Project Documentation¶

This is the technical documentation for a research workspace that reproduces, analyzes, and extends the ETH Zurich Robotic World Model pipeline for quadruped locomotion, with the eventual target of Unitree Go2 integration.

The project builds on two papers by Li, Krause, and Hutter (ETH Zurich):

Robotic World Model (RWM) with the MBPO-PPO policy optimizer, trained online with environment interaction.
Uncertainty-Aware Robotic World Model (RWM-U) with the MOPO-PPO policy optimizer, trained fully offline with ensemble-based uncertainty penalization.

The upstream codebase contains two model-based training pipelines that share backbone components but have separate entry scripts, configs, environments, and runners. The manager-based pipeline implements online RWM with MBPO-PPO; the standalone model_based/ pipeline implements offline RWM-U with MOPO-PPO. The project exercises both. The two-pipeline structure is documented in detail in Uncertainty-Aware Implementation Analysis §1.

For high-level project status and the milestone checklist, see the repository README. This documentation site is the technical companion to that README.

Reading paths¶

Different readers will want different starting points.

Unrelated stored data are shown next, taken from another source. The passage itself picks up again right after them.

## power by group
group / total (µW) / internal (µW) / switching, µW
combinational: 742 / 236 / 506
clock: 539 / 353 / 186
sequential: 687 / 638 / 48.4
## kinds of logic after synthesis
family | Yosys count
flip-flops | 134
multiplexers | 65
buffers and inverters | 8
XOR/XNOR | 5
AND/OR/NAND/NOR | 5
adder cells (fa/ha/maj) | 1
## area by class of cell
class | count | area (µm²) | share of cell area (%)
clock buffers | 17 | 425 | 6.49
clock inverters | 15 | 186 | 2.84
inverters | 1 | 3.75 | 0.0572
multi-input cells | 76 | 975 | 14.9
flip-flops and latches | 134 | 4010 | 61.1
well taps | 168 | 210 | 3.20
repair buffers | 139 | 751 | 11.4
### config.mk
export PLATFORM = sky130hd
export DESIGN_NAME = hmmfwd_back
export DESIGN_NICKNAME = d
export VERILOG_FILES = /design/src/hdl/hmm_two_state_log_forward_top_assert.svh /design/src/hdl/hmmfwd_pkg.sv /design/src/hdl/hmmfwd_back.sv
export SDC_FILE = /design/constraint.sdc
export NUM_CORES = 2
export LEC_CHECK = 0
export ABC_AREA = 1
export BUFFER_PORTS_ARGS = -buffer_cell sky130_fd_sc_hd__buf_2
export CORE_UTILIZATION = 45
export DETAILED_ROUTE_END_ITERATION = 8
export SLEW_MARGIN = 40
export SYNTH_ARGS = -nofsm -noshare
export SYNTH_HDL_FRONTEND = slang
export SYNTH_SLANG_ARGS = --single-unit
export TNS_END_PERCENT = 1
### constraint.sdc
create_clock -name clk -period 34.9 [get_ports clk]
set_input_delay 3.49 -clock clk [delete_from_list [all_inputs] [get_ports clk]]
set_output_delay 3.49 -clock clk [all_outputs]
set_load 0.1 [all_outputs]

For project status and direction: Current Status, then Roadmap, then Reproduction Status for the per-claim verification ledger.
For setup and reproduction: Local Environment, then Hardware and System Specs, then Baseline Execution for the canonical command and what it verifies.
For paper-to-code understanding (RWM): Paper Analysis for the method as the paper presents it, Implementation Analysis for what the code does, and Paper-to-Code Synthesis for the merged view including discrepancies.
For paper-to-code understanding (RWM-U): Paper Analysis, Implementation Analysis, Paper-to-Code Synthesis, and Relationship to Uncertainty-Aware RWM for how the two papers compose.
For execution evidence: Baseline Execution, World-Model Pretraining Check, and RWM-U Execution Check for the reduced-scale offline pipeline validation.

Documentation layout¶

Project: goal, repository layout, status, roadmap.
Setup: local environment, hardware specs, lab workstation migration.
Validation: what has been executed locally and what has been verified.
Robotic World Model: paper, code, synthesis, task structure, runtime flow, and the cross-paper bridge to RWM-U.
Uncertainty-Aware Robotic World Model: paper, code, synthesis for the offline RWM-U + MOPO-PPO pipeline.
Development: submodule and fork strategy.

Conventions¶

The documentation makes two kinds of claims, each with its own vocabulary.

Execution claims describe whether code runs as expected:

Validated: a concrete command was executed, the expected outcome was observed, and the run is cited.
Validated at reduced scale: a concrete run completed end-to-end with reduced hyperparameters or smaller-than-paper-scale assets, sufficient to confirm the code path but not the paper's quantitative results.
Qualitatively validated at reduced scale: a paper claim has been supported in trend or sign at reduced scale, without reproducing the paper's quantitative numbers.
Structurally understood: the code path has been traced and is consistent with its expected role, but no execution has been run end-to-end.
Not verified: the claim has neither been executed nor traced sufficiently to make a judgment.

Mapping claims describe whether code corresponds to what the paper states:

Mapped: the paper concept has been identified in the code, with a file path or symbol reference.
Partially mapped: the concept is identified but the code differs from the paper in scope or simplification, and the difference is documented.
Discrepancy noted: the code diverges from the paper in a meaningful way (for example, a different loss formulation or an inactive component) and the divergence is documented.
Not mapped: no code location has been identified yet for the paper concept.

The Reproduction Status page tracks execution claims. The Paper-to-Code Synthesis page (RWM) and the Paper-to-Code Synthesis page (RWM-U) track mapping claims and discrepancies for their respective papers.

Naming convention used throughout: RWM and MBPO-PPO refer to the first paper's method and policy optimizer; RWM-U and MOPO-PPO refer to the uncertainty-aware extension and its policy optimizer.